3. Onder WOZ-waarde wordt verstaan: waarde van de woonruimte, vastgesteld overeenkomstig de Wet waardering onroerende zaken en geldend op de datum van inschrijving.

Artikel 3. Aanvraag verhuurvergunning opkoopbescherming

Een aanvraag om een verhuurvergunning opkoopbescherming wordt ingediend door gebruikmaking van het daartoe bestemde formulier dat te vinden is op de website van de gemeente. Daarop staat vermeld welke gegevens moeten worden verstrekt.

Artikel 4. Gevallen waarin de verhuurvergunning opkoopbescherming moet worden verleend

  • 1.

    Als artikel 43, eerste lid, van de wet (bibob-weigering) niet van toepassing is, moet de verhuurvergunning opkoopbescherming in elk geval worden verleend in de gevallen, genoemd in artikel 41, derde lid, aanhef en onder a tot en met c, van de wet.
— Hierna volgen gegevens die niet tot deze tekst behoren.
This design comes from an exercise in tuning for small area and few clock cycles on the open sky130 flow, not from production work. Function not checked in this run: the RTL went through the layout flow alone. Power and IR drop assume default switching activity.

==> flow/design.v <==
module fdc_top (
    input  wire        clk,
    input  wire        rst,           
    input  wire        cpu_req,
    input  wire        cpu_we,
    input  wire [2:0]  cpu_port,
    input  wire [7:0]  cpu_wdata,
    output reg         cpu_ack,
    output reg  [7:0]  cpu_rdata,
    input  wire        host_load,
    input  wire        host_eject,
    input  wire [20:0] med_size,
    output reg         med_re,
    output reg         med_we,
    output reg  [20:0] med_addr,
    output reg  [7:0]  med_wdata,
    input  wire [7:0]  med_rdata,
    output wire        irq,
    output wire        io_active,
    output reg         flush
);
    localparam PH_IDLE = 2'd0, PH_CMD = 2'd1, PH_EXEC = 2'd2, PH_RES = 2'd3;
    localparam S_READY = 2'd0, S_RDWAIT = 2'd1, S_FMT = 2'd2;
    localparam H_INVALID = 4'b0000, H_SENSEINT = 4'b0001,
               H_SPECIFY = 4'b0010, H_SEEK     = 4'b0011,
               H_SENSEDRV = 4'b0100, H_RECAL   = 4'b0101,
               H_READID  = 4'b0110, H_FORMAT   = 4'b0111,
               H_WRDEL   = 4'b1000, H_RDTRACK  = 4'b1001, H_SCAN     = 4'b1010,
               H_RDDEL   = 4'b1011, H_WRDATA   = 4'b1100, H_RDDATA   = 4'b1101;
    reg [1:0]  state;
    reg [1:0]  phase;
    reg [3:0]  idx;
    reg [3:0]  hq;                
    reg [2:0]  cb1_q;
    reg [7:0]  cb2_q, cb3_q, cb4_q, cb5_q;
    reg [4:0]  st0_q;             
    reg        sd_present;        
    reg [9:0]  moved;
    reg        tohost;            
    reg [11:0] lba;
    reg        lba_oob;
    reg [8:0]  off_lo;
    reg        off_zhi;
    reg        off_ok;            
    reg        rd_ok;             
    reg [7:0]  cur_c, cur_h, cur_r, cur_n;
    reg [7:0]  pcn;
    reg        irq_q;
    reg        nondma;
    reg        present;
    reg        changed;
    wire no_pending = moved[9];
    wire last_byte  = !moved[9] && (moved[8:0] == 9'd511);
    assign irq       = irq_q;
    assign io_active = present && (phase != PH_IDLE || !no_pending);
    wire ready        = (state == S_READY);
    wire req          = ready && cpu_req;
    wire is_data_port = (cpu_port[2:1] == 2'd0);
    wire is_port5     = (cpu_port == 3'd5);
    wire in_idle      = (phase == PH_IDLE);
    wire in_exec      = (phase == PH_EXEC);
    wire in_res       = (phase == PH_RES);
    wire acc_stub = (is_data_port || is_port5) && in_exec && no_pending;
    wire xfer_port   = is_data_port || (is_port5 && in_exec);
    wire acc_xfer_rd = !cpu_we && !no_pending &&  tohost && xfer_port;
    wire acc_xfer_wr =  cpu_we && !no_pending && !tohost && xfer_port;
    wire acc_cmd_byte = cpu_we && is_port5 && (in_idle || phase == PH_CMD);
    wire [4:0] wc = cpu_wdata[4:0];
    wire [3:0] idle_h =
        (wc == 5'h02) ? H_RDTRACK  : (wc == 5'h03) ? H_SPECIFY :
        (wc == 5'h04) ? H_SENSEDRV : (wc == 5'h05) ? H_WRDATA  :
        (wc == 5'h06) ? H_RDDATA   : (wc == 5'h07) ? H_RECAL   :
        (wc == 5'h08) ? H_SENSEINT : (wc == 5'h09) ? H_WRDEL   :
        (wc == 5'h0A) ? H_READID   : (wc == 5'h0C) ? H_RDDEL   :
        (wc == 5'h0D) ? H_FORMAT   : (wc == 5'h0F) ? H_SEEK    :
        (wc == 5'h11 || wc == 5'h19 || wc == 5'h1D) ? H_SCAN : H_INVALID;
    wire hq_last = hq[3] ? (idx == 4'd8) :
                   (hq[2:1] == 2'b01) ? (idx == 4'd2) :
                   (hq == H_FORMAT) ? (idx == 4'd5) : (idx == 4'd1);
    wire       idle_senseint = (idle_h == H_SENSEINT);
    wire       idle_run = (idle_h == H_INVALID) || idle_senseint;
    wire [3:0] cmd_h   = in_idle ? (idle_senseint ? H_SENSEINT : H_INVALID) : hq;
    wire       cmd_run = acc_cmd_byte && (in_idle ? idle_run : hq_last);
    wire [2:0] cb1     = (idx == 4'd1) ? cpu_wdata[2:0] : cb1_q;
    reg [15:0] chs_t, chs_18t, chs_r1, chs_lba;
    reg [15:0] ra, rb;
    reg        cy;
    integer    i;
    always @(*) begin
        ra = {7'd0, cb2_q, 1'b0};
        rb = {8'd0, cb3_q};
        cy = 1'b0;
        for (i = 0; i < 16; i = i + 1) begin
            chs_t[i] = ra[i] ^ rb[i] ^ cy;
            cy = (ra[i] & rb[i]) | (ra[i] & cy) | (rb[i] & cy);
        end
        ra = {chs_t[11:0], 4'd0};
        rb = {chs_t[14:0], 1'b0};
        cy = 1'b0;
        for (i = 0; i < 16; i = i + 1) begin
            chs_18t[i] = ra[i] ^ rb[i] ^ cy;
            cy = (ra[i] & rb[i]) | (ra[i] & cy) | (rb[i] & cy);
        end
        rb = {8'd0, cb4_q};
        cy = 1'b1;
        for (i = 0; i < 16; i = i + 1) begin
            chs_r1[i] = rb[i] ^ cy;
            cy = cy & ~rb[i];
        end
        ra = chs_18t;
        rb = chs_r1;
        cy = 1'b0;
        for (i = 0; i < 16; i = i + 1) begin
            chs_lba[i] = ra[i] ^ rb[i] ^ cy;
            cy = (ra[i] & rb[i]) | (ra[i] & cy) | (rb[i] & cy);
        end
    end
    wire        chs_neg = chs_lba[15];
    wire [11:0] rd_lba  = chs_neg ? 12'd0 : (chs_lba[14:0] > 15'd2879) ? 12'd2879 : chs_lba[11:0];
    wire        wr_oob  = (chs_lba[15:12] != 4'd0);
    wire       r_wrap = (cb4_q >= 8'd18);
    wire       h_wrap = r_wrap && (cb3_q != 8'd0);
    wire [7:0] adv_r  = r_wrap ? 8'd1 : cb4_q + 8'd1;
    wire [7:0] adv_h  = r_wrap ? {7'd0, !h_wrap} : cb3_q;
    wire [7:0] adv_c  = !h_wrap ? cb2_q : (cb2_q >= 8'd79) ? 8'd0 : {1'b0, cb2_q[6:0] + 7'd1};
    wire acc_soft_reset = cpu_we && ((cpu_port == 3'd2 && !cpu_wdata[2]) ||
                                     (cpu_port == 3'd4 &&  cpu_wdata[7]));
    wire fmt_start = req && cmd_run && cmd_h == H_FORMAT;
    wire fmt_mode  = fmt_start || (state == S_FMT);
    wire [8:0] fmt_cnt = {cb4_q[0], cb3_q};
    wire fmt_last  = (fmt_cnt == 9'h100);    
    wire rd_wait = req && acc_xfer_rd && !rd_ok;
    wire xfer_mem = present && off_ok;
    wire wr_step = req && acc_xfer_wr;
    wire rd_step = (req && acc_xfer_rd && rd_ok) || (state == S_RDWAIT && cpu_req);
    wire step    = wr_step || rd_step;
    wire data_run = req && cmd_run && (cmd_h == H_RDDATA || cmd_h == H_WRDATA);
    wire do_load  = ready && !cpu_req && !host_eject && host_load;
    wire [8:0] off_inc   = off_lo + 9'd1;
    wire       off_clr   = data_run || do_load;
    wire       off_zhi_n = do_load || (off_zhi && !data_run);
    wire [8:0] off_lo_n  = off_clr ? 9'd0 : step ? off_inc : off_lo;
    wire        hi_zero = off_zhi_n && !fmt_mode;
    wire [8:0]  addr_lo = fmt_start ? 9'h1ff : (state == S_FMT) ? fmt_cnt : wr_step ? off_lo : off_lo_n;
    wire [20:0] addr    = {hi_zero ? 12'd0 : lba, addr_lo};
    reg         addr_lt;
    integer     j;
    always @(*) begin
        addr_lt = 1'b0;      
        for (j = 0; j < 21; j = j + 1)
            addr_lt = (~addr[j] & med_size[j]) | (~(addr[j] ^ med_size[j]) & addr_lt);
    end
    wire        addr_in = !(lba_oob && !hi_zero) && addr_lt;
    wire [7:0] msr = {1'b1, in_res || (in_exec && tohost), in_exec, !in_idle, 4'b0000};
    wire       res_cur = (hq == H_RDDATA || hq == H_WRDATA ||
                          hq == H_READID || hq == H_FORMAT);
    reg  [7:0] res_byte;
    always @(*) begin
        case (idx[2:0])
            3'd0: res_byte = (hq == H_SENSEDRV) ?
                             {2'b00, sd_present, pcn == 8'd0, 1'b1, cb1_q} :
                             {st0_q[4], 1'b0, st0_q[3], 2'b00, st0_q[2:0]};
            3'd1: res_byte = (hq == H_SENSEINT) ? pcn : 8'h00;
            3'd3: res_byte = res_cur ? cur_c : cb2_q;
            3'd4: res_byte = res_cur ? cur_h : cb3_q;
            3'd5: res_byte = res_cur ? cur_r : cb4_q;
            3'd6: res_byte = (hq == H_FORMAT) ? cb2_q : res_cur ? cur_n : cb5_q;
            default: res_byte = 8'h00;
        endcase
    end
    always @(*) begin
        cpu_ack   = 1'b0;
        cpu_rdata = 8'h00;
        med_re    = present && addr_in && !fmt_mode && !wr_step;
        med_we    = present && addr_in && (fmt_mode || wr_step);
        med_addr  = addr;
        med_wdata = (state == S_FMT) ? cb5_q : cpu_wdata;
        flush     = 1'b0;
        case (state)
            S_READY: if (cpu_req) begin
                cpu_ack = !rd_wait && !fmt_start;
                if (acc_xfer_rd) begin
                    if (xfer_mem) cpu_rdata = med_rdata;
                end else if (!cpu_we) begin
                    case (cpu_port)
                        3'd2: cpu_rdata = {!no_pending, 7'd0};
                        3'd3: cpu_rdata = {irq_q, 7'd0};
                        3'd4: cpu_rdata = msr;
                        3'd5: if (in_res) cpu_rdata = res_byte;
                        3'd7: cpu_rdata = {changed, 7'd0};
                        default: cpu_rdata = 8'h00;
                    endcase
                end
                flush = acc_xfer_wr && present && last_byte;
            end
            S_RDWAIT: begin
                cpu_ack = cpu_req;
                if (xfer_mem) cpu_rdata = med_rdata;
            end
            S_FMT: begin
                if (fmt_last) begin
                    cpu_ack = cpu_req;
                    flush   = cpu_req && present;
                end
            end
            default: ;
        endcase
    end
    always @(posedge clk) begin
        off_lo  <= off_lo_n;
        off_zhi <= off_zhi_n;
        off_ok  <= addr_in;
        rd_ok   <= !fmt_mode && !wr_step && !data_run && !host_load;
        if (req && acc_cmd_byte) begin
            if (in_idle) hq <= idle_h;
            case (idx)
                4'd1: cb1_q <= cpu_wdata[2:0];
                4'd2: cb2_q <= cpu_wdata;
                4'd3: cb3_q <= cpu_wdata;
                4'd4: cb4_q <= cpu_wdata;
                4'd5: cb5_q <= cpu_wdata;
                default: ;
            endcase
        end
        if (fmt_start)
            {cb4_q[0], cb3_q} <= 9'd0;
        else if (state == S_FMT)
            {cb4_q[0], cb3_q} <= {fmt_cnt[7:0], ~(fmt_cnt[8] ^ fmt_cnt[4])};
        if (step) begin
            if (!present) changed <= 1'b1;
            moved <= moved + 10'd1;
            if (last_byte && in_exec) begin
                irq_q <= 1'b1;
                idx   <= 4'd0;
                phase <= PH_RES;
            end
        end
        case (state)
            S_READY: begin
                if (cpu_req) begin
                    if (rd_wait) begin
                        state <= S_RDWAIT;
                    end else if (fmt_start) begin
                        state <= S_FMT;
                    end else if (acc_stub) begin
                        irq_q <= 1'b1;
                        idx   <= 4'd0;
                        phase <= PH_RES;
                    end else if (cpu_we) begin
                        if (acc_soft_reset) begin
                            phase    <= PH_IDLE;
                            moved[9] <= 1'b1;
                        end
                        if (acc_cmd_byte) begin
                            idx   <= idx + 4'd1;
                            if (in_idle) idx <= 4'd1;
                            phase <= PH_CMD;
                            if (cmd_run) begin
                                idx <= 4'd0;
                                case (cmd_h)
                                    H_SPECIFY: begin
                                        nondma <= cpu_wdata[0];
                                        phase  <= PH_IDLE;
                                    end
                                    H_SENSEINT: begin
                                        irq_q <= 1'b0;
                                        phase <= PH_RES;
                                    end
                                    H_SENSEDRV: begin
                                        sd_present <= present;
                                        phase      <= PH_RES;
                                    end
                                    H_RECAL: begin
                                        pcn   <= 8'd0;
                                        st0_q <= {2'b01, 1'b0, cb1[1:0]};
                                        irq_q <= 1'b1;
                                        phase <= PH_IDLE;
                                    end
                                    H_SEEK: begin
                                        pcn   <= cpu_wdata;
                                        st0_q <= {2'b01, cb1};
                                        irq_q <= 1'b1;
                                        phase <= PH_IDLE;
                                    end
                                    H_RDDATA, H_WRDATA: begin
                                        tohost  <= (cmd_h == H_RDDATA);
                                        moved   <= 10'd0;
                                        if (cmd_h == H_RDDATA) begin
                                            lba     <= rd_lba;
                                            lba_oob <= 1'b0;
                                        end else begin
                                            lba     <= chs_lba[11:0];
                                            lba_oob <= wr_oob;
                                        end
                                        cur_c <= adv_c;
                                        cur_h <= adv_h;
                                        cur_r <= adv_r;
                                        cur_n <= cb5_q;
                                        st0_q <= {2'b00, cb1};
                                        irq_q <= 1'b1;
                                        phase <= nondma ? PH_EXEC : PH_RES;
                                    end
                                    H_RDTRACK, H_RDDEL, H_WRDEL, H_SCAN: begin
                                        tohost   <= (cmd_h == H_RDTRACK || cmd_h == H_RDDEL);
                                        moved[9] <= 1'b1;
                                        st0_q <= {2'b00, cb1};
                                        irq_q <= 1'b1;
                                        phase <= nondma ? PH_EXEC : PH_RES;
                                    end
                                    H_READID: begin
                                        if (!present) begin
                                            phase <= PH_IDLE;
                                        end else begin
                                            st0_q <= {2'b00, cb1};
                                            irq_q <= 1'b1;
                                            phase <= PH_RES;
                                        end
                                    end
                                    default: begin  
                                        st0_q <= 5'b10000;
                                        phase <= PH_RES;
                                    end
                                endcase
                            end
                        end
                    end else begin
                        if (cpu_port == 3'd5 && in_res) begin
                            idx <= idx + 4'd1;
                            if (idx[2:0] == ((hq == H_SENSEDRV || hq == H_INVALID) ? 3'd0 :
                                             (hq == H_SENSEINT) ? 3'd1 : 3'd6)) begin
                                phase <= PH_IDLE;
                                irq_q <= 1'b0;
                            end
                        end
                        if (cpu_port == 3'd7) changed <= 1'b0;
                    end
                end else if (host_eject) begin
                    if (present) begin
                        present  <= 1'b0;
                        changed  <= 1'b1;
                        phase    <= PH_IDLE;
                        moved[9] <= 1'b1;
                    end
                end else if (host_load) begin
                    present <= 1'b1;
                    changed <= 1'b1;
                end
            end
            S_RDWAIT: begin
                if (cpu_req) state <= S_READY;
            end
            S_FMT: begin
                if (!present) changed <= 1'b1;
                if (fmt_last && cpu_req) begin
                    st0_q <= {2'b00, cb1_q};
                    irq_q <= 1'b1;
                    idx   <= 4'd0;
                    phase <= PH_RES;
                    state <= S_READY;
                end
            end
            default: state <= S_READY;
        endcase
        if (rst) begin
            state    <= S_READY;
            phase    <= PH_IDLE;
            moved[9] <= 1'b1;
            st0_q    <= 5'd0;
            lba      <= 12'd0;
            lba_oob  <= 1'b0;
            cur_c    <= 8'd0;
            cur_h    <= 8'd0;
            cur_r    <= 8'd1;
            cur_n    <= 8'd2;
            pcn      <= 8'd0;
            irq_q    <= 1'b0;
            nondma   <= 1'b1;
            present  <= 1'b0;
            changed  <= 1'b0;
        end
    end
endmodule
Te weten:

    • a.

      als de woonruimte in gebruik wordt gegeven aan een bloed- of aanverwantschap in de eerste of tweede graad met de eigenaar;

    • b.

      voor kortdurende verhuur als gevolg van een ander verblijf van de nieuwe eigenaar, mits deze daarvoor al een jaar of langer zelf in de woning woonde; f

    • c.

      de woning is onderdeel van een winkel, kantoor- of bedrijfspand.

  • 2.

    In de gevallen, genoemd in artikel 41, derde lid, aanhef en onder a en b, van de wet, wordt de persoon aan wie de beschermde woonruimte wordt verhuurd en die de huurder is op grond van wiens hoedanigheid er recht is op de vergunning, in de vergunning genoemd. De vergunning vervalt zodra deze huurder niet meer de huurder is die in de beschermde woonruimte verblijft.

Artikel 5. Gevallen waarin de verhuurvergunning opkoopbescherming kan worden verleend

  • 1.

    Als artikel 43, eerste lid, van de wet (bibob-weigering) niet van toepassing is, kan de verhuurvergunning opkoopbescherming worden verleend:

    • a.

      als de beschermde woonruimte is aangekocht door de gemeente of in opdracht van de gemeente;

    • b.

      als de beschermde woonruimte door een gecertificeerde of door de gemeente of de rijksoverheid gecontracteerde zorgaanbieder is aangekocht om te worden verhuurd aan cliënten met een zorgindicatie;

    • c.

      als de beschermde woonruimte is aangekocht door een woningcorporatie op grond van een terugkoopplicht, om vervolgens te kunnen worden verhuurd;

    • d.

      als een woningcorporaties de beschermde woonruimte kopen voor tijdelijke verhuur in afwachting van herstructurering;

  • 2.

    Als artikel 43, eerste lid, van de wet (bibob-weigering) niet van toepassing is, kan de verhuurvergunning opkoopbescherming in bijzondere gevallen worden verleend als het belang dat gediend wordt met het verhuren van de beschermde woonruimte naar het oordeel van burgemeester en wethouders zwaarder moet wegen dan het belang van het behouden van de beschermde woonruimte voor de kopersmarkt.

  • 3.

    In andere gevallen dan genoemd in het eerste en het tweede lid en artikel 4, kan de vergunning worden geweigerd.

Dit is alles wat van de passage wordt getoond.